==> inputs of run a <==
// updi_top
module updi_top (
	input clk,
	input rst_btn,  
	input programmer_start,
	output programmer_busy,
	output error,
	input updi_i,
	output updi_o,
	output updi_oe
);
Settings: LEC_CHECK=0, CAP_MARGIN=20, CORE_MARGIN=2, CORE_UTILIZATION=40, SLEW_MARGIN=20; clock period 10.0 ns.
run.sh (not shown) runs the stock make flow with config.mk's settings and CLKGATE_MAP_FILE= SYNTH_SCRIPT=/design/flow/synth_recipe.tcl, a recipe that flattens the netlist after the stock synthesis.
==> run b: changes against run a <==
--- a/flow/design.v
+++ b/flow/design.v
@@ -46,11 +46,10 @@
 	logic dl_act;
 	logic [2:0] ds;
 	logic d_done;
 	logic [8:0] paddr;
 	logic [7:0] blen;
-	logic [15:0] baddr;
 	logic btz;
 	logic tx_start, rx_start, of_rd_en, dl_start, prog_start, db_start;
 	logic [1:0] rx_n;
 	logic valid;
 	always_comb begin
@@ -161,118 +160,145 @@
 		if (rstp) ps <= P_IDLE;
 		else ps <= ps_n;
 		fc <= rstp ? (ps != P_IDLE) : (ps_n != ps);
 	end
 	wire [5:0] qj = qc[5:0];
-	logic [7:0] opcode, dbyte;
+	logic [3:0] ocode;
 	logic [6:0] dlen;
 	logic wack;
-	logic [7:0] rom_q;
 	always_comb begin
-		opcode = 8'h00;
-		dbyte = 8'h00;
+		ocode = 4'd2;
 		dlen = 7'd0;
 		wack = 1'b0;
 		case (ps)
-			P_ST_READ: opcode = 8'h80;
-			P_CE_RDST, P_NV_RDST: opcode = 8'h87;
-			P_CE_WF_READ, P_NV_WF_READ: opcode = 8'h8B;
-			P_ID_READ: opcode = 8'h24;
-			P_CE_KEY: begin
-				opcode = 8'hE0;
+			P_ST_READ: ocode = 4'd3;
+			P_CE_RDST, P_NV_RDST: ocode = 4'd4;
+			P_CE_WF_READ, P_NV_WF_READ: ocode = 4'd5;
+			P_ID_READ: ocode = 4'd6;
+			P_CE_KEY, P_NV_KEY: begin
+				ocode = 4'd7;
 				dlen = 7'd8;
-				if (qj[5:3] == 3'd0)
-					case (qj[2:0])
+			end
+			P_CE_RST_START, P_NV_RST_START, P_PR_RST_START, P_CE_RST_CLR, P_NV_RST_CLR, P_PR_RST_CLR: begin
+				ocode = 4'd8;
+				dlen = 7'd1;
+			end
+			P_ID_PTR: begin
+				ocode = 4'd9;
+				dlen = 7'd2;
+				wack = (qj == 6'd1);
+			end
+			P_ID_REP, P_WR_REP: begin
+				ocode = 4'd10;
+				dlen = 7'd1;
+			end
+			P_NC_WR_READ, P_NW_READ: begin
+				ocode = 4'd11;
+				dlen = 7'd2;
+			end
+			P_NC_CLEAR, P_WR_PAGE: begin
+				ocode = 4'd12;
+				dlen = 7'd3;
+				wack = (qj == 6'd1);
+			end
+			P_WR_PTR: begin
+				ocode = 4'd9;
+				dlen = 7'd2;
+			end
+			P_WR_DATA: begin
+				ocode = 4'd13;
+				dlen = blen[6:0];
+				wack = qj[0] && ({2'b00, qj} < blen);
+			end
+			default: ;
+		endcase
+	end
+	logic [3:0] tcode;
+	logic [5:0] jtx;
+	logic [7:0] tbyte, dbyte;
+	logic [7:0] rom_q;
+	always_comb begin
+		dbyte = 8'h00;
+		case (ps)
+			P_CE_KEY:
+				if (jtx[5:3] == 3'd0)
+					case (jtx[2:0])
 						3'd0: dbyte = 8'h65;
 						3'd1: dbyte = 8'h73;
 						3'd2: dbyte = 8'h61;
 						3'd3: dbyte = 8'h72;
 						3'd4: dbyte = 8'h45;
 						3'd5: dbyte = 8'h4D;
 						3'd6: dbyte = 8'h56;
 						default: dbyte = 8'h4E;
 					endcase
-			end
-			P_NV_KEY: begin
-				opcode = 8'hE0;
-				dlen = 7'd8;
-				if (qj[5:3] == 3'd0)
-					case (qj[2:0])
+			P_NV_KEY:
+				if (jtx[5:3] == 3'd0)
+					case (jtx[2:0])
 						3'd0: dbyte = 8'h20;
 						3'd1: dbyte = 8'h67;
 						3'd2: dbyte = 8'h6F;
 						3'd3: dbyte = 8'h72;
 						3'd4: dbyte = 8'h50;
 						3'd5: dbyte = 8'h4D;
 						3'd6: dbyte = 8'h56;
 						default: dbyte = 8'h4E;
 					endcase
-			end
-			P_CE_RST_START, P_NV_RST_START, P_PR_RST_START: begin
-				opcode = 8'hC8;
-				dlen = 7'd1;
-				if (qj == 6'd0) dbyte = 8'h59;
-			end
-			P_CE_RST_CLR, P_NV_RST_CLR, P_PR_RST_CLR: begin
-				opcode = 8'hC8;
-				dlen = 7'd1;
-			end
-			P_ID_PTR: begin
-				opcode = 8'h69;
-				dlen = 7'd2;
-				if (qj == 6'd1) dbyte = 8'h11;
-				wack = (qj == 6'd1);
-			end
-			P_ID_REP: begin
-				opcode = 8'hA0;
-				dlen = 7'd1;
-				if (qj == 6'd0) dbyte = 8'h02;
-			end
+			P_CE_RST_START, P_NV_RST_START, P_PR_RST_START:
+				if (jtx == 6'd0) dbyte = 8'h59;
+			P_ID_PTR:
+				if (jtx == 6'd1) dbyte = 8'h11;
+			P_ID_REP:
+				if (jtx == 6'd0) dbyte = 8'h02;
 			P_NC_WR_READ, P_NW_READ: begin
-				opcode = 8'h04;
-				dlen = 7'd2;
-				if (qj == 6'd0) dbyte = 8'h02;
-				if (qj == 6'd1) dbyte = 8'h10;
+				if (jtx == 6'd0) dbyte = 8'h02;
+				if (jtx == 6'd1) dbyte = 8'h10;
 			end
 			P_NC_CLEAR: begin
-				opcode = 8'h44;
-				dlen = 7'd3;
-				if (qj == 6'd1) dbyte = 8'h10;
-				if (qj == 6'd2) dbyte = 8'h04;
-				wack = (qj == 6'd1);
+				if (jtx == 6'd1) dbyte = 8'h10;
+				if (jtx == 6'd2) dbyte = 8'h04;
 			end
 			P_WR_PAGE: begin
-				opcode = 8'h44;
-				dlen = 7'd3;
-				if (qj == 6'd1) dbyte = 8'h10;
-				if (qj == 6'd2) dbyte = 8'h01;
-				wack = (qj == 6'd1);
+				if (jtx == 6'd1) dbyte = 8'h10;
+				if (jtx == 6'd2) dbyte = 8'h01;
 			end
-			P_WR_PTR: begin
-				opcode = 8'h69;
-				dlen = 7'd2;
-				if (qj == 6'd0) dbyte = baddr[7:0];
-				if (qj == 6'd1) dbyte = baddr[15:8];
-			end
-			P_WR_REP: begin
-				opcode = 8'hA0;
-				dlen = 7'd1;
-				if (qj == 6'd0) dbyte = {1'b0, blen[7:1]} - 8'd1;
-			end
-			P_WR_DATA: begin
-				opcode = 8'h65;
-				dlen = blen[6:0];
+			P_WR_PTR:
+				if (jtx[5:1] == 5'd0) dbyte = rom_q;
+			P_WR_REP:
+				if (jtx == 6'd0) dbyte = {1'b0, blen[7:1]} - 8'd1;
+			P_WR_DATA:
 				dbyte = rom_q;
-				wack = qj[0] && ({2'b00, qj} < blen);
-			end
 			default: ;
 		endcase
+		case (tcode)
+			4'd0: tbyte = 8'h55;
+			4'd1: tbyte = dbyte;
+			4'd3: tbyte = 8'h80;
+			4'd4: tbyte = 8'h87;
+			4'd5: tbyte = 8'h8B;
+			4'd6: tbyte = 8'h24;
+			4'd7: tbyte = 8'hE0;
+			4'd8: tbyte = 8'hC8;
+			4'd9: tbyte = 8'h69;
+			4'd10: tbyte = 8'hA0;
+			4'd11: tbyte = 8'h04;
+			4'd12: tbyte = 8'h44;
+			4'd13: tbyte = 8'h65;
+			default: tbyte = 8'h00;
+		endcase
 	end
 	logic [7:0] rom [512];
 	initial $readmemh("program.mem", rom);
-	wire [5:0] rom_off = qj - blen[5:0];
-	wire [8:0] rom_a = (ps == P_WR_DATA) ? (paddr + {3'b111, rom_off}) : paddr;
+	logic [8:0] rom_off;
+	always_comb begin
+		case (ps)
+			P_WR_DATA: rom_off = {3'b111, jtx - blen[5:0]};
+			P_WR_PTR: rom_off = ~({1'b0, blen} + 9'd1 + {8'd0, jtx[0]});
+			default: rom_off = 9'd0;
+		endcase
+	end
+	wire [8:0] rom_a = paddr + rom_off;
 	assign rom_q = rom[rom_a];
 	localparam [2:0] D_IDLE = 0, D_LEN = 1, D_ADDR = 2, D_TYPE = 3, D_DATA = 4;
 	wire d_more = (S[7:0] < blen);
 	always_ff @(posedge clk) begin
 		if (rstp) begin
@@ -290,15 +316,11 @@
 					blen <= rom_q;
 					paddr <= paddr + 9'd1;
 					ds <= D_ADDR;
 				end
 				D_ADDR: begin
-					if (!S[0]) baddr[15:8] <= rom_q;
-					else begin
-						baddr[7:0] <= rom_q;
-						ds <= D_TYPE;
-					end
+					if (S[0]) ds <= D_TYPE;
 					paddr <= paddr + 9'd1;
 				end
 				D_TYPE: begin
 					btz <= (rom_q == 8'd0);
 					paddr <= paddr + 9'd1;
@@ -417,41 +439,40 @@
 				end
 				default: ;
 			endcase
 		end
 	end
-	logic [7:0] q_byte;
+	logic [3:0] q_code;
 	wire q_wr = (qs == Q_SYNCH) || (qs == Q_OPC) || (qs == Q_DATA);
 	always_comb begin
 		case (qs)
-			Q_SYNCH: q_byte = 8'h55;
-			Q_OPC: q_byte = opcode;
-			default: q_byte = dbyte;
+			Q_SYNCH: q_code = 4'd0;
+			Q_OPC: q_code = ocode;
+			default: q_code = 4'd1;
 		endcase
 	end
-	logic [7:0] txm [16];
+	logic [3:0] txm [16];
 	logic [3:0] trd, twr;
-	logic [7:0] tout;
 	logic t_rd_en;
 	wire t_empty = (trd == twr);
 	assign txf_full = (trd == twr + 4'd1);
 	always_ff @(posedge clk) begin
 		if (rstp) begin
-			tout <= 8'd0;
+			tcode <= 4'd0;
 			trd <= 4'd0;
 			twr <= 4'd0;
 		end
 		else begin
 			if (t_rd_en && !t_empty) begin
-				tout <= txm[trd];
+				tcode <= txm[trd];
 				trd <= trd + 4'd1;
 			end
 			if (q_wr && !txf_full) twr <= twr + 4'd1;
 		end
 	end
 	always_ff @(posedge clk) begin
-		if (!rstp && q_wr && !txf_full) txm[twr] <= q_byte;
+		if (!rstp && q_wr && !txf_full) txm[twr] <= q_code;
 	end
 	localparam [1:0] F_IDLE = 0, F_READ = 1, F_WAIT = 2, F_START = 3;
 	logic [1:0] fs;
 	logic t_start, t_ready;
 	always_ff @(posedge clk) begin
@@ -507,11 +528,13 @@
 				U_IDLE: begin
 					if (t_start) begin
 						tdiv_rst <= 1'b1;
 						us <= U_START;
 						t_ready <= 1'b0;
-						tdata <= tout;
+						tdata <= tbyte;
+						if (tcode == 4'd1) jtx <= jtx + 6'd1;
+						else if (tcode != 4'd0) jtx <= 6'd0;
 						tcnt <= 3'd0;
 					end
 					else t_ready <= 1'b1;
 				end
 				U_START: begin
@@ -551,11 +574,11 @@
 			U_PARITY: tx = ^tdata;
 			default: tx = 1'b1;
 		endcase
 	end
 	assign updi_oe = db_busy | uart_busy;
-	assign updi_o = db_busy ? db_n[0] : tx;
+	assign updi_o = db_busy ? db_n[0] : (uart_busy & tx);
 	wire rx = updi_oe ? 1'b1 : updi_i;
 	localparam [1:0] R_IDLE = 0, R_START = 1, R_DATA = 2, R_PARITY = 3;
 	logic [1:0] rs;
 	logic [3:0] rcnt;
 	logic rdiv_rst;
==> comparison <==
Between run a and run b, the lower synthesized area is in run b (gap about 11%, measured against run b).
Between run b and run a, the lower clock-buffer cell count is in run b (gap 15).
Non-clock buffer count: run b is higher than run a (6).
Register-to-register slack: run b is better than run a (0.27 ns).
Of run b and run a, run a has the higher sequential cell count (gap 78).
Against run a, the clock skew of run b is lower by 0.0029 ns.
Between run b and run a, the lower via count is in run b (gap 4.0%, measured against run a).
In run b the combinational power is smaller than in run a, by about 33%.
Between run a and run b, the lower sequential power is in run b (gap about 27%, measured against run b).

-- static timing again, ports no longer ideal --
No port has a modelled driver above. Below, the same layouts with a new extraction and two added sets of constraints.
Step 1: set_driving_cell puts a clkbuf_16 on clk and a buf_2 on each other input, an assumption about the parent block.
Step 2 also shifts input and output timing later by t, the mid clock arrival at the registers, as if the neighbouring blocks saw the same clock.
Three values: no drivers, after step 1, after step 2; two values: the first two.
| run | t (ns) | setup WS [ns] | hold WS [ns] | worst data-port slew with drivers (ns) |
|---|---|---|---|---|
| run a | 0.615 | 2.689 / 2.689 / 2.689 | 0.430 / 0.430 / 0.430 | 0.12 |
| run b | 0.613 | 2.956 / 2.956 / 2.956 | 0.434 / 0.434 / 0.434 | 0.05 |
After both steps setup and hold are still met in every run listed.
From an optimization exercise on the open Yosys and OpenROAD flow, aimed at small area, a short achievable clock period and few clock cycles per item; shortcuts taken in it are not production practice.
The RTL was checked by simulation tests, not by an equivalence proof against the original design.

run 1:
// neuron_top
module neuron_top (
    input  logic         clk,
    input  logic         rst_n,
    input  logic [511:0] in_vec,
    input  logic [255:0] weights_vec,
    input  logic [31:0]  bias,
    output logic [31:0]  out,
    output logic         done
);
Size in the first run: roughly 5,500 cells after synthesis, about 260 flip-flops, about 60,000 sq um of cells after synthesis.
==> flow/config.mk <==
export PLATFORM = sky130hd
export DESIGN_NAME = neuron_top
export DESIGN_NICKNAME = neuron_top
export VERILOG_FILES = /design/flow/design.v
export SDC_FILE = /design/flow/constraint.sdc
export NUM_CORES = 4
export LEC_CHECK = 0
export CAP_MARGIN = 20
export CORE_MARGIN = 2
export CORE_UTILIZATION = 50
export SLEW_MARGIN = 20
export SYNTH_HIERARCHICAL = 1
==> flow/constraint.sdc <==
create_clock -name core_clock -period 12.0 [get_ports {clk}]
set_input_delay 2.4000 -clock core_clock [delete_from_list [all_inputs] [get_ports {clk}]]
set_output_delay 2.4000 -clock core_clock [all_outputs]
set_load 0.01 [all_outputs]
standard.sh (not shown) runs the stock make flow with config.mk's settings and CLKGATE_MAP_FILE= SYNTH_SCRIPT=/design/flow/synth_recipe.tcl, a recipe that flattens the netlist after the stock synthesis.
==> flow/flow/run.sh <==
#!/bin/bash
set -euo pipefail
export BUFFER_PORTS_ARGS="-buffer_cell sky130_fd_sc_hd__buf_1"
export SETUP_SLACK_MARGIN=5.3
bash standard.sh synth > flow_synth.log 2>&1
bash standard.sh finish > flow_finish.log 2>&1
Testbench counts of run 1, summed over its fixed seeds: cycles 3,840, items 960.
#### Input delta (run 2 over run 1)
diff --git a/flow/flow/run.sh b/flow/flow/run.sh
--- a/flow/flow/run.sh
+++ b/flow/flow/run.sh
@@ -3 +3 @@
-export BUFFER_PORTS_ARGS="-buffer_cell sky130_fd_sc_hd__buf_1"
+export BUFFER_PORTS_ARGS="-buffer_cell sky130_fd_sc_hd__buf_2"
Findings:
Run 2 and run 1 ended up with nearly the same clock buffer and inverter area fraction after layout.
Run 2 gives less post-DP HPWL than run 1 did.
Looking at start point of the critical path, the u_neuron.a0_q[28] result is from run 2; the u_neuron.a0_q[6] one comes from run 1.
From run 1 to run 2 the numbers moved as follows: setup slack went up, worst hold slack level, via count closely matched the old numbers.
### run 2 -> run 3
- a change of CAP_MARGIN from 20 to 10
- a change of SLEW_MARGIN from 20 to 10
diff --git a/flow/flow/run.sh b/flow/flow/run.sh
--- a/flow/flow/run.sh
+++ b/flow/flow/run.sh
@@ -3 +3 @@
-export BUFFER_PORTS_ARGS="-buffer_cell sky130_fd_sc_hd__buf_2"
+export BUFFER_PORTS_ARGS="-buffer_cell sky130_fd_sc_hd__buf_1"
## What came out
- Distinct cell type count after synthesis: run 3 vs run 2 identical
- Against run 2 as the reference, run 3 delivers a higher count of plain and timing-repair buffers in the layout.
- ~same die area in run 3 and run 2
- Diff run 2 -> run 3: layout overhead on the synthesized area shows a reduction of 0.73 points, design area shows a reduction of about 0.65%, via count shows an increase of 234.
- Run comparison: run 2 cell with the largest stage delay on the worst path o21ai_0; run 3 cell with the largest stage delay on the worst path fa_1
What run 4 does differently from run 3 at the input level:
- putting SETUP_SLACK_MARGIN at 5 where nothing was set
- swapping 10 for 20 in SLEW_MARGIN
- swapping 10 for 20 in CAP_MARGIN
==> flow/flow/run.sh <==
#!/bin/bash
# Own layout flow: the standard flow (standard.sh, unchanged synthesis and
# steps), except that the port buffers are plain buffers
# (sky130_fd_sc_hd__buf_2) rather than the delay buffers that buffer_ports
# picks by itself.  Each step's full output goes to a log file here.
set -euo pipefail
export BUFFER_PORTS_ARGS="-buffer_cell sky130_fd_sc_hd__buf_2"
bash standard.sh synth > flow_synth.log 2>&1
bash standard.sh finish > flow_finish.log 2>&1
Results
- Detailed route, run 4 vs run 3: via total lower for run 4
- Run 4 — initial DRC count 280 higher, run 3 as reference
- No stage failed in run 4, and the final checks on the layout all came back clean.
- Diff run 3 -> run 4: wire length of the first global-routing pass has decreased, maximum frequency has increased.
- Global-route usage: run 3 and run 4 compared, higher one is run 3
- The lower core utilization of run 3 and run 4 is in run 3.
- Run 4 against run 3: post-layout instance count excluding filler cells held; number of cells on the worst hold path went up 1.
- The placed cell count of run 4 and that of run 3 are within noise of each other.
- Compared to run 3, run 4 has count of clock-buffer cells in the layout 9 higher.


neuron_top, a different RTL version from the one above (not shown whole).
clock: 12.0 ns
lec_check: 0
cap_margin: 20
core_margin: 2
core_utilization: 50
setup_slack_margin: 5
slew_margin: 20
synth_hierarchical: 1
==> flow/flow/run.sh <==
#!/bin/bash
# Own layout flow: the standard flow (standard.sh, unchanged synthesis and
# steps), except that the port buffers are plain buffers
# (sky130_fd_sc_hd__buf_2) rather than the delay buffers that buffer_ports
# picks by itself.  Each step's full output goes to a log file here.
set -euo pipefail
export BUFFER_PORTS_ARGS="-buffer_cell sky130_fd_sc_hd__buf_2"
bash standard.sh synth > flow_synth.log 2>&1
bash standard.sh finish > flow_finish.log 2>&1
Testbench counts at the start, summed over its fixed seeds: cycles 7,680, items 960.
Next try:
==> flow/flow/run.sh (replaced) <==
#!/bin/bash
set -euo pipefail
export BUFFER_PORTS_ARGS="-buffer_cell sky130_fd_sc_hd__buf_2"
export SETUP_SLACK_MARGIN=5.8
bash standard.sh synth > flow_synth.log 2>&1
bash standard.sh finish > flow_finish.log 2>&1
--- a/flow/config.mk
+++ b/flow/config.mk
@@ -10,3 +10,2 @@
 export CORE_UTILIZATION = 50
-export SETUP_SLACK_MARGIN = 5
 export SLEW_MARGIN = 20
Effect: Cell count grows slightly. Global-route usage grows by 0.39 points. Register-to-register slack is better by 0.14 ns. Cell area grows slightly.


neuron_top, a different RTL version from the one above (not shown whole).
Size in the first run: about 5700 cells after synthesis, ~260 flip-flops, roughly 62000 sq um of cells after synthesis.
## neuron_top
module neuron_top (
    input  logic         clk,
    input  logic         rst_n,
    input  logic [511:0] in_vec,
    input  logic [255:0] weights_vec,
    input  logic [31:0]  bias,
    output logic [31:0]  out,
    output logic         done
);
Settings: LEC_CHECK=0, CAP_MARGIN=20, CORE_MARGIN=2, CORE_UTILIZATION=50, SLEW_MARGIN=20, SYNTH_HIERARCHICAL=1; clock period 12.0 ns.
==> flow/flow/run.sh <==
#!/bin/bash
set -euo pipefail
export BUFFER_PORTS_ARGS="-buffer_cell sky130_fd_sc_hd__buf_2"
export SETUP_SLACK_MARGIN=5.6
bash standard.sh synth > flow_synth.log 2>&1
bash standard.sh finish > flow_finish.log 2>&1
The first run finished with timing, DRC and antenna clean.
Testbench counts at the start, summed over its fixed seeds: cycles 3,840, items 960.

• _DESCRIPTION OF THE TASK_: The required output is the exact run of lines from the beginning of the records to the line with "logic [8:0] paddr;", that line included.

• _REPLY TO THE TASK_:
==> inputs of run a <==
// updi_top
module updi_top (
	input clk,
	input rst_btn,  
	input programmer_start,
	output programmer_busy,
	output error,
	input updi_i,
	output updi_o,
	output updi_oe
);
Settings: LEC_CHECK=0, CAP_MARGIN=20, CORE_MARGIN=2, CORE_UTILIZATION=40, SLEW_MARGIN=20; clock period 10.0 ns.
run.sh (not shown) runs the stock make flow with config.mk's settings and CLKGATE_MAP_FILE= SYNTH_SCRIPT=/design/flow/synth_recipe.tcl, a recipe that flattens the netlist after the stock synthesis.
==> run b: changes against run a <==
--- a/flow/design.v
+++ b/flow/design.v
@@ -46,11 +46,10 @@
 	logic dl_act;
 	logic [2:0] ds;
 	logic d_done;
 	logic [8:0] paddr;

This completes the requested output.